The flowing of the metal from the reservoir to the mould in a great casting, forms a magnificent spectacle. The vast mass of molten iron in the reservoir, the stream flowing down the conduit, throwing out the most brilliant corruscations, the gaseous flames issuing from the upper portions of the mould, and the currents of melted iron which sometimes overflow and spread, like mimic streams of lava, over the ground, present in their combination quite an imposing pyrotechnic display. In fact there is a chance for the visitor, in the case of castings of a certain kind, that he may be treated to an explosion as a part of the spectacle. The imprisoned vapors and gases which are formed in the mould below, break out sometimes with considerable violence, scattering the burning and scintillating metal in every direction around.

When the casting is completed it is of course allowed to remain undisturbed until the iron has had time to cool, and then the whole mass is to be dug out of the pit in which it is imbedded. So much heat, however, still remains in the iron and in the sand surrounding it, that the mould itself and the twenty or thirty men engaged in disinterring it, are enveloped in dense clouds of vapor which rise all around them while the operation is proceeding.

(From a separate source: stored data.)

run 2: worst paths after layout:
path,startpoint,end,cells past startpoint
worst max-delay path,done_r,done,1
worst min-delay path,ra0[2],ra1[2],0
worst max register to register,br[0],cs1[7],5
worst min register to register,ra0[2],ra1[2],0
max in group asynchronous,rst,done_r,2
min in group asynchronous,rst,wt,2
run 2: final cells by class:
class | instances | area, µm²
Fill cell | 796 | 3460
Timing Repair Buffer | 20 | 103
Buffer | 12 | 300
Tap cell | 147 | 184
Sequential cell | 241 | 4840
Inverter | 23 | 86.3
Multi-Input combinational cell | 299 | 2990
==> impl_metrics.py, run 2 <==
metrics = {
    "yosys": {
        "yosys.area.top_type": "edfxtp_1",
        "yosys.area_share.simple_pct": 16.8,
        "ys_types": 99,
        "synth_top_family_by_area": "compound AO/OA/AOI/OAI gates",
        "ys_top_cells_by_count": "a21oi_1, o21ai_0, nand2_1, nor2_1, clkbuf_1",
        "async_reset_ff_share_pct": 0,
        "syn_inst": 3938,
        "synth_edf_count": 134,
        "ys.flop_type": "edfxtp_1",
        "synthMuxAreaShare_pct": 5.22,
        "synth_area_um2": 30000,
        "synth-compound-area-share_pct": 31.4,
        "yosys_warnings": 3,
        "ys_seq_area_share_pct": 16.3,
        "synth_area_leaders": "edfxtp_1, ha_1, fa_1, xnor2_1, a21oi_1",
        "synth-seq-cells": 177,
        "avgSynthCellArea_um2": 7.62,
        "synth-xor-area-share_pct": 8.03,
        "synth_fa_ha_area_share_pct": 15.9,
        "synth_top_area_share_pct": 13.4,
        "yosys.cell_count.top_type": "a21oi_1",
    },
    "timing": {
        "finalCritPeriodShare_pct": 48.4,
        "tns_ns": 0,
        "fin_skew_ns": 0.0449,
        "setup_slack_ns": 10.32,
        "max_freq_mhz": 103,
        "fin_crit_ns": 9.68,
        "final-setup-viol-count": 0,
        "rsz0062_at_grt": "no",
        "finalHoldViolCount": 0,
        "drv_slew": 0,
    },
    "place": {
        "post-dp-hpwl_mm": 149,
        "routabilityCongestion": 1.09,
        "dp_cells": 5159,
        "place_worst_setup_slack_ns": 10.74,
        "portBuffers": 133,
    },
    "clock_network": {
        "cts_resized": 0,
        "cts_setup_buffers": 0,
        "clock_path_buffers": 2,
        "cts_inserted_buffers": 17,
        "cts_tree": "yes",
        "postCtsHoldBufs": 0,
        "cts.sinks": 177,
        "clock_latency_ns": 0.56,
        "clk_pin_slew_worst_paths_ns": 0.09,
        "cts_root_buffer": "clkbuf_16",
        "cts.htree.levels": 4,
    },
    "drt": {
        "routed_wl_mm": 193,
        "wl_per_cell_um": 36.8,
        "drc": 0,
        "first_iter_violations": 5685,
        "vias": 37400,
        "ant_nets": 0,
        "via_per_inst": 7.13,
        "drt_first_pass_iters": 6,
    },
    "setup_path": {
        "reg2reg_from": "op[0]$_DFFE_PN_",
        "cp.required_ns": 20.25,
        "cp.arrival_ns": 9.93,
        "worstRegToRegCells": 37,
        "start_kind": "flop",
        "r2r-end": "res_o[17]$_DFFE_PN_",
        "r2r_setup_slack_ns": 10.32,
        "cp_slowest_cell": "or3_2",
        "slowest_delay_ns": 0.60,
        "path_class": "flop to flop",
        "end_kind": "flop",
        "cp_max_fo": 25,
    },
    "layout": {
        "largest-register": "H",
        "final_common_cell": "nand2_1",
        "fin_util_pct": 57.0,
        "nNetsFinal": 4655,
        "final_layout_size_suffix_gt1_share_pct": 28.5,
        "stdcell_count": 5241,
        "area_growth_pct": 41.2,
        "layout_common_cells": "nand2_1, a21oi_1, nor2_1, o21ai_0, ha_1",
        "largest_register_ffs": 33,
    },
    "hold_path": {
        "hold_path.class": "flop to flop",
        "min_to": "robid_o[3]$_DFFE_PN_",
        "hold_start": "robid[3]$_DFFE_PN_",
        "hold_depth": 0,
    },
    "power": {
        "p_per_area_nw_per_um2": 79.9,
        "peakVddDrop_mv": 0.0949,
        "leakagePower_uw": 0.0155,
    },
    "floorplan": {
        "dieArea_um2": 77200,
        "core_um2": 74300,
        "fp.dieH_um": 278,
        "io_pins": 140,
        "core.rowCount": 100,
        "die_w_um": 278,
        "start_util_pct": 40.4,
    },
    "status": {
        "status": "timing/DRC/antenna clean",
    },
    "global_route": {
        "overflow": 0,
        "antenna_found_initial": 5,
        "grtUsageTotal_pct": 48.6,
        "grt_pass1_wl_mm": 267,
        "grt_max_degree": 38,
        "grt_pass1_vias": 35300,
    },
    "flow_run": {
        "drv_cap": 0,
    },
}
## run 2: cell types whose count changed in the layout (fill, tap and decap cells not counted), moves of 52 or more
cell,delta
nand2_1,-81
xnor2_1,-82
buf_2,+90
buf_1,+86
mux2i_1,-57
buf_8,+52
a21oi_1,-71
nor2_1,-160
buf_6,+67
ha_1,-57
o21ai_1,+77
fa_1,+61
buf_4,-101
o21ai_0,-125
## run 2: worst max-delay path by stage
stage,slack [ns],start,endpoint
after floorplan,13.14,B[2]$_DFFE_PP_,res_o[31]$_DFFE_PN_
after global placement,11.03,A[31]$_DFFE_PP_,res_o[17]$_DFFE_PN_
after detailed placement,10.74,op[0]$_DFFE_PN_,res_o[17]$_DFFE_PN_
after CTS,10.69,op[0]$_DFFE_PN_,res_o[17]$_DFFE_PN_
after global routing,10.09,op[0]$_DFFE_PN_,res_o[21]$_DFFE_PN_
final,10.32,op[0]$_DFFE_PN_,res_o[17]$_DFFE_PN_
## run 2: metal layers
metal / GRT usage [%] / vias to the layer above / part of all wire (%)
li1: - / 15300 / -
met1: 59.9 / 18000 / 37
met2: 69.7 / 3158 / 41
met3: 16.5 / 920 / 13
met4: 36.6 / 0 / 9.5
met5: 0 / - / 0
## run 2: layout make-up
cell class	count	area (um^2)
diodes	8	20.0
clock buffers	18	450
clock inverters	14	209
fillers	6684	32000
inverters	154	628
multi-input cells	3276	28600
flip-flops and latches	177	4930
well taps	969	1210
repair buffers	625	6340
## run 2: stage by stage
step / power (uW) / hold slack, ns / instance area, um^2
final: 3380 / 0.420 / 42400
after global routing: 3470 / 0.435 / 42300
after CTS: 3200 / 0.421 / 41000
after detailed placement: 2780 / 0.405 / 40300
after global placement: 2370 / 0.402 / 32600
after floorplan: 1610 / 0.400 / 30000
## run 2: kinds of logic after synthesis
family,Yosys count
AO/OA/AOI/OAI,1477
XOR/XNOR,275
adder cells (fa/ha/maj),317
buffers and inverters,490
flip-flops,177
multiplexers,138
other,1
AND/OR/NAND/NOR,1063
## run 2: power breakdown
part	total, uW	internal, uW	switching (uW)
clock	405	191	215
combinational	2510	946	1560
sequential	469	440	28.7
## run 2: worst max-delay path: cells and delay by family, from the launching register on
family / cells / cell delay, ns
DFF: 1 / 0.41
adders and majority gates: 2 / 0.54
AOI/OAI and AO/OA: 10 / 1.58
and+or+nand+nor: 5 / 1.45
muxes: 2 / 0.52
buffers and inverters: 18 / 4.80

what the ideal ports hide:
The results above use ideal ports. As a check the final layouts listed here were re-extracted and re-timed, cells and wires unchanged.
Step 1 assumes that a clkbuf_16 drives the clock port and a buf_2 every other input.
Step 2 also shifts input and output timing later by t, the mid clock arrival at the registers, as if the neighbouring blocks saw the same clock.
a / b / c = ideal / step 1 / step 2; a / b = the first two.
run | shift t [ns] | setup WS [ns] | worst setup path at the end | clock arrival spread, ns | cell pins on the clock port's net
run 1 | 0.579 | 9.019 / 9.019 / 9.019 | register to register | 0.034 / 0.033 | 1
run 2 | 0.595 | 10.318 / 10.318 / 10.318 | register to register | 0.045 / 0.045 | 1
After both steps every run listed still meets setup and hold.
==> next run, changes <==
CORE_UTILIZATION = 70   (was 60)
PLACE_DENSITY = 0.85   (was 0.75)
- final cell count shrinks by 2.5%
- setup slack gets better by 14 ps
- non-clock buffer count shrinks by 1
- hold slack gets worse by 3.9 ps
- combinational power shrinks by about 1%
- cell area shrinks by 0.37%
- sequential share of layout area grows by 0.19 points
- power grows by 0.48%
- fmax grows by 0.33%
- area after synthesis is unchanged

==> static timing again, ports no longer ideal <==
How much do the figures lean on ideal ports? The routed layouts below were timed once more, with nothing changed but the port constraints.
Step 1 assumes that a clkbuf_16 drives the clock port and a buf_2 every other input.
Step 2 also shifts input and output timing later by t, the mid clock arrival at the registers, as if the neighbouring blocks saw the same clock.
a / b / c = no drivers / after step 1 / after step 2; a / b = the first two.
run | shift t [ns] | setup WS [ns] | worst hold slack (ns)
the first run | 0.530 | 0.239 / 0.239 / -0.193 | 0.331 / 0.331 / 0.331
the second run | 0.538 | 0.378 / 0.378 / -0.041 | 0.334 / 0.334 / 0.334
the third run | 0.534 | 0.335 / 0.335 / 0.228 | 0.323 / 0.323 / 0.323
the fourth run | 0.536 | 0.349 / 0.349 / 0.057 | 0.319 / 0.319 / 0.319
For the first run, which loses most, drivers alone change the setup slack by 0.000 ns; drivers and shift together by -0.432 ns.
What follows belongs to an exercise in optimizing a design on an open flow for small area, a short achievable clock period and few clock cycles; a production flow would make more cautious choices. The RTL was checked by simulation tests, not by an equivalence proof against the original design. Power is estimated from default activity; no workload was simulated.

run 1:
// mips_cpu
module mips_cpu (
  input         clk,
  input         reset,
  output [31:0] imem_addr,
  input  [31:0] imem_rdata,
  output [31:0] dmem_addr,
  output [31:0] dmem_wdata,
  output        dmem_we,
  output        dmem_re,
  input  [31:0] dmem_rdata
);
  localparam OP_R    = 6'b000000;
  localparam OP_J    = 6'b000010;
  localparam OP_BEQ  = 6'b000100;
  localparam OP_BNE  = 6'b000101;
  localparam OP_ADDI = 6'b001000;
  localparam OP_LUI  = 6'b001111;
  localparam OP_LW   = 6'b100011;
  localparam OP_SW   = 6'b101011;
  localparam F_SLL   = 6'b000000;
  localparam F_MULTU = 6'b011001;
  localparam F_ADD   = 6'b100000;
  localparam F_ADDU  = 6'b100001;
  localparam F_SUB   = 6'b100010;
  localparam F_SUBU  = 6'b100011;
  localparam F_XOR   = 6'b100110;
  reg  [29:0] pc;                  
  reg         id_valid;
  reg  [31:0] id_inst;
  reg         id_fastok;           
  reg  [29:0] id_pc1;              
  reg  [4:0]  ex_dest;             
  reg  [31:0] ex_a, ex_b, ex_sd;
  reg         fa_mem, fa_wb, fb_mem, fb_wb, fs_mem, fs_wb;
  reg  [4:0]  ex_shamt;
  reg         ex_sub, ex_xor, ex_sll;
  reg         ex_lw, ex_sw, ex_mul, ex_br, ex_bne, ex_pred;
  reg  [29:0] ex_alt;
  reg  [4:0]  mem_dest;
  reg  [31:0] mem_result, mem_sdata, mem_ma, mem_a3;
  reg  [10:0] mem_m1, mem_m2, mem_m3, mem_m4, mem_n;
  reg         mem_we, mem_re, mem_ld, mem_mul;
  reg  [4:0]  wb_dest;
  reg  [31:0] wb_val, wb_c, wb_d;
  wire        mispredict;
  wire [29:0] ex_target;
  wire        stall;
  assign imem_addr = {pc, 2'b00};
  wire [31:0] fi = imem_rdata;
  wire [29:0] pc1;
  wire [7:0]  t_lo, npc_lo;
  ...
Size: about 160 I/O pins, roughly 81000 um2 of cells after synthesis.
Settings: LEC_CHECK=0, CAP_MARGIN=20, CORE_MARGIN=2, CORE_UTILIZATION=60, CTS_CLUSTER_DIAMETER=80, CTS_CLUSTER_SIZE=24, SLEW_MARGIN=20, SYNTH_HIERARCHICAL=1; clock period 11.5 ns.
standard.sh (not shown) runs the stock make flow with config.mk's settings and CLKGATE_MAP_FILE= SYNTH_SCRIPT=/design/flow/synth_recipe.tcl, a recipe that flattens the netlist after the stock synthesis.
==> flow/flow/run.sh <==
#!/bin/bash
# The standard layout (the standard.sh: standard synthesis, floorplan,
# placement, CTS, routing) with two changes:
# - the buffers that placement puts on every input and output port are
#   buf_4 cells (the platform's MIN_BUF_CELL_AND_PORTS) rather than the
#   default choice;
# - repair_timing works to a setup margin of 8.2 ns, so that it improves
#   paths that already meet the clock period (the SDC is unchanged).
set -euo pipefail
export BUFFER_PORTS_ARGS="-buffer_cell sky130_fd_sc_hd__buf_4"
export SETUP_SLACK_MARGIN=8.2
bash standard.sh > standard_flow.log 2>&1
Run 1 | status: complete | timing, DRC, antenna: pass
Testbench counts of run 1, summed over its fixed seeds: cycles 64,223.
Setup changes, run 1 to run 2
diff --git a/flow/flow/run.sh b/flow/flow/run.sh
--- a/flow/flow/run.sh
+++ b/flow/flow/run.sh
@@ -7 +7 @@
-# - repair_timing works to a setup margin of 8.2 ns, so that it improves
+# - repair_timing works to a setup margin of 7.85 ns, so that it improves
@@ -11 +11 @@
-export SETUP_SLACK_MARGIN=8.2
+export SETUP_SLACK_MARGIN=7.85
--- outcome ---
- Run 1 → run 2: combinational fraction of design power -4.6 points, TritonCTS buffer count +about 2.4%, clock insertion delay at the later pin of the skew report ~0 delta.
- Relative to run 1, the number of standard cells in the layout, taps in and fillers out measured on run 2 has decreased by a few percent.
- Run 2 against run 1: area of combinational cells with multiple inputs saw a decrease, finished layout cell area saw a decrease, portion of the clock cycle consumed by the worst path in the final layout saw an increase, non-clock buffer count saw a decrease.
- Taking run 1 as the reference point, the maximum vdd drop of run 2 rises by 11%.
- Routed wire in run 2 totals less than in run 1.
diff inputs: run 2 => run 3
- putting TNS_END_PERCENT at 50 where nothing was set
diff --git a/flow/flow/run.sh b/flow/flow/run.sh
--- a/flow/flow/run.sh
+++ b/flow/flow/run.sh
@@ -7 +7 @@
-# - repair_timing works to a setup margin of 7.85 ns, so that it improves
+# - repair_timing works to a setup margin of 8.0 ns, so that it improves
@@ -11 +11 @@
-export SETUP_SLACK_MARGIN=7.85
+export SETUP_SLACK_MARGIN=8.0
--- outcome ---
- The final layout from run 3, which completed every stage, passed the timing, DRC and antenna checks at the end of the flow.
- Instance count on the critical path ended up 8 lower on run 3 than on run 2.
- The final reports for run 3 and run 2 show peak per-stage delay on the critical path lower in the former.
- Run 3 vs run 2: data required time at the worst endpoint down in run 3
- Between run 2 and run 3, switching power as a share of total power is lower for run 2, run 3 comes in above that.
- Reported for run 2 and run 3, die extent in y turned out identical to the last digit.
- Compared with run 2, in run 3 met3 routed wirelength moved up, overall power after layout moved up, wire length reported by the detailed router rose about 2.3%.
The following lists how run 4 was set up differently from run 3:
- a deleted TNS_END_PERCENT that had been 50
- a change of CORE_UTILIZATION from 60 to 40
diff --git a/flow/flow/run.sh b/flow/flow/run.sh
--- a/flow/flow/run.sh
+++ b/flow/flow/run.sh
@@ -7 +7 @@
-# - repair_timing works to a setup margin of 8.0 ns, so that it improves
+# - repair_timing works to a setup margin of 7.85 ns, so that it improves
@@ -11 +11 @@
-export SETUP_SLACK_MARGIN=8.0
+export SETUP_SLACK_MARGIN=7.85
--- outcome ---
Run 4 against run 3; routed wire length is up by a few percent. The worst hold slack was comparable across run 3 and run 4. As of run 4, number of vias per cell after detailed routing had fallen by more than 10% compared to run 3. Of run 3 and run 4, the lower tap cell count belongs to run 3. Run 4 against run 3: clock power increased by about 7% relative to the old numbers, fraction of area in registers stayed essentially flat.
Setup changes, run 4 to run 5
- removing CTS_CLUSTER_DIAMETER (formerly 80)
- removing CTS_CLUSTER_SIZE (formerly 24)
diff --git a/flow/flow/run.sh b/flow/flow/run.sh
--- a/flow/flow/run.sh
+++ b/flow/flow/run.sh
@@ -7 +7 @@
-# - repair_timing works to a setup margin of 7.85 ns, so that it improves
+# - repair_timing works to a setup margin of 7.5 ns, so that it improves
@@ -11 +11 @@
-export SETUP_SLACK_MARGIN=7.85
+export SETUP_SLACK_MARGIN=7.5
==> comparison <==
Run 4 → run 5: total power increased by 9.8% relative to the old numbers, number of ordinary and repair buffers in the finished layout decreased by 103 relative to the old numbers, clock period minus final worst setup slack increased by 270 ps relative to the old numbers, y dimension of the die closely matched the old numbers.

==> re-timing with driven ports <==
The flow's constraints put no driver on any port. The routed layouts listed below were extracted and timed again, unchanged, in two steps.
Step 1 (the two cells are an assumption about what drives the block):
set clk [get_ports {clk}]
set_driving_cell -lib_cell sky130_fd_sc_hd__clkbuf_16 $clk
set_driving_cell -lib_cell sky130_fd_sc_hd__buf_2 [delete_from_list [all_inputs] $clk]
Step 2 moves the port delays by t, midway between the first and last clock arrival at a register: inputs arrive t later, outputs are due t later. That takes back most of the time a late clock gives input paths.
Three values: no drivers, after step 1, after step 2; two values: the first two.
| run | t, ns | slack for setup (ns) | clock arrival spread, ns |
|---|---|---|---|
| run 1 | 0.837 | 7.844 / 7.803 / 7.113 | 0.061 / 0.060 |
| run 2 | 0.820 | 7.738 / 7.738 / 7.025 | 0.064 / 0.064 |
| run 3 | 0.839 | 7.815 / 7.739 / 7.055 | 0.051 / 0.051 |
| run 4 | 0.851 | 7.789 / 7.755 / 7.131 | 0.060 / 0.060 |
| run 5 | 0.897 | 7.521 / 7.436 / 6.770 | 0.035 / 0.035 |
After both steps setup and hold are still met in every run listed. For run 3, which loses most, drivers alone change the setup slack by -0.076 ns; drivers and shift together by -0.760 ns.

It is necessary that the sand which surrounds these moulds should be rammed down in the most compact and solid manner to sustain the sides of the mould and enable them to resist the enormous pressure to which it is subject, especially in the lower portions, while the iron continues fluid. In the case of iron, the weight of four inches in height is equivalent to the pressure of a pound upon the square inch. In a pit, therefore, eighteen feet deep, as some of the pits at this foundry are, we should have a pressure at the bottom of fifty-four pounds to the inch. Now, in the most powerful sea-going steamers, the pressure of steam at which the engines are worked, is seldom more than eighteen pounds to the inch; that of the Cunard line is said to be from twelve to fifteen, and that of the Collins line from fifteen to eighteen. In other words there is a pressure to be resisted at the lower ends of these long castings equal to three times that at which the most powerful low pressure engines are worked, and which sometimes results in such terrific explosions.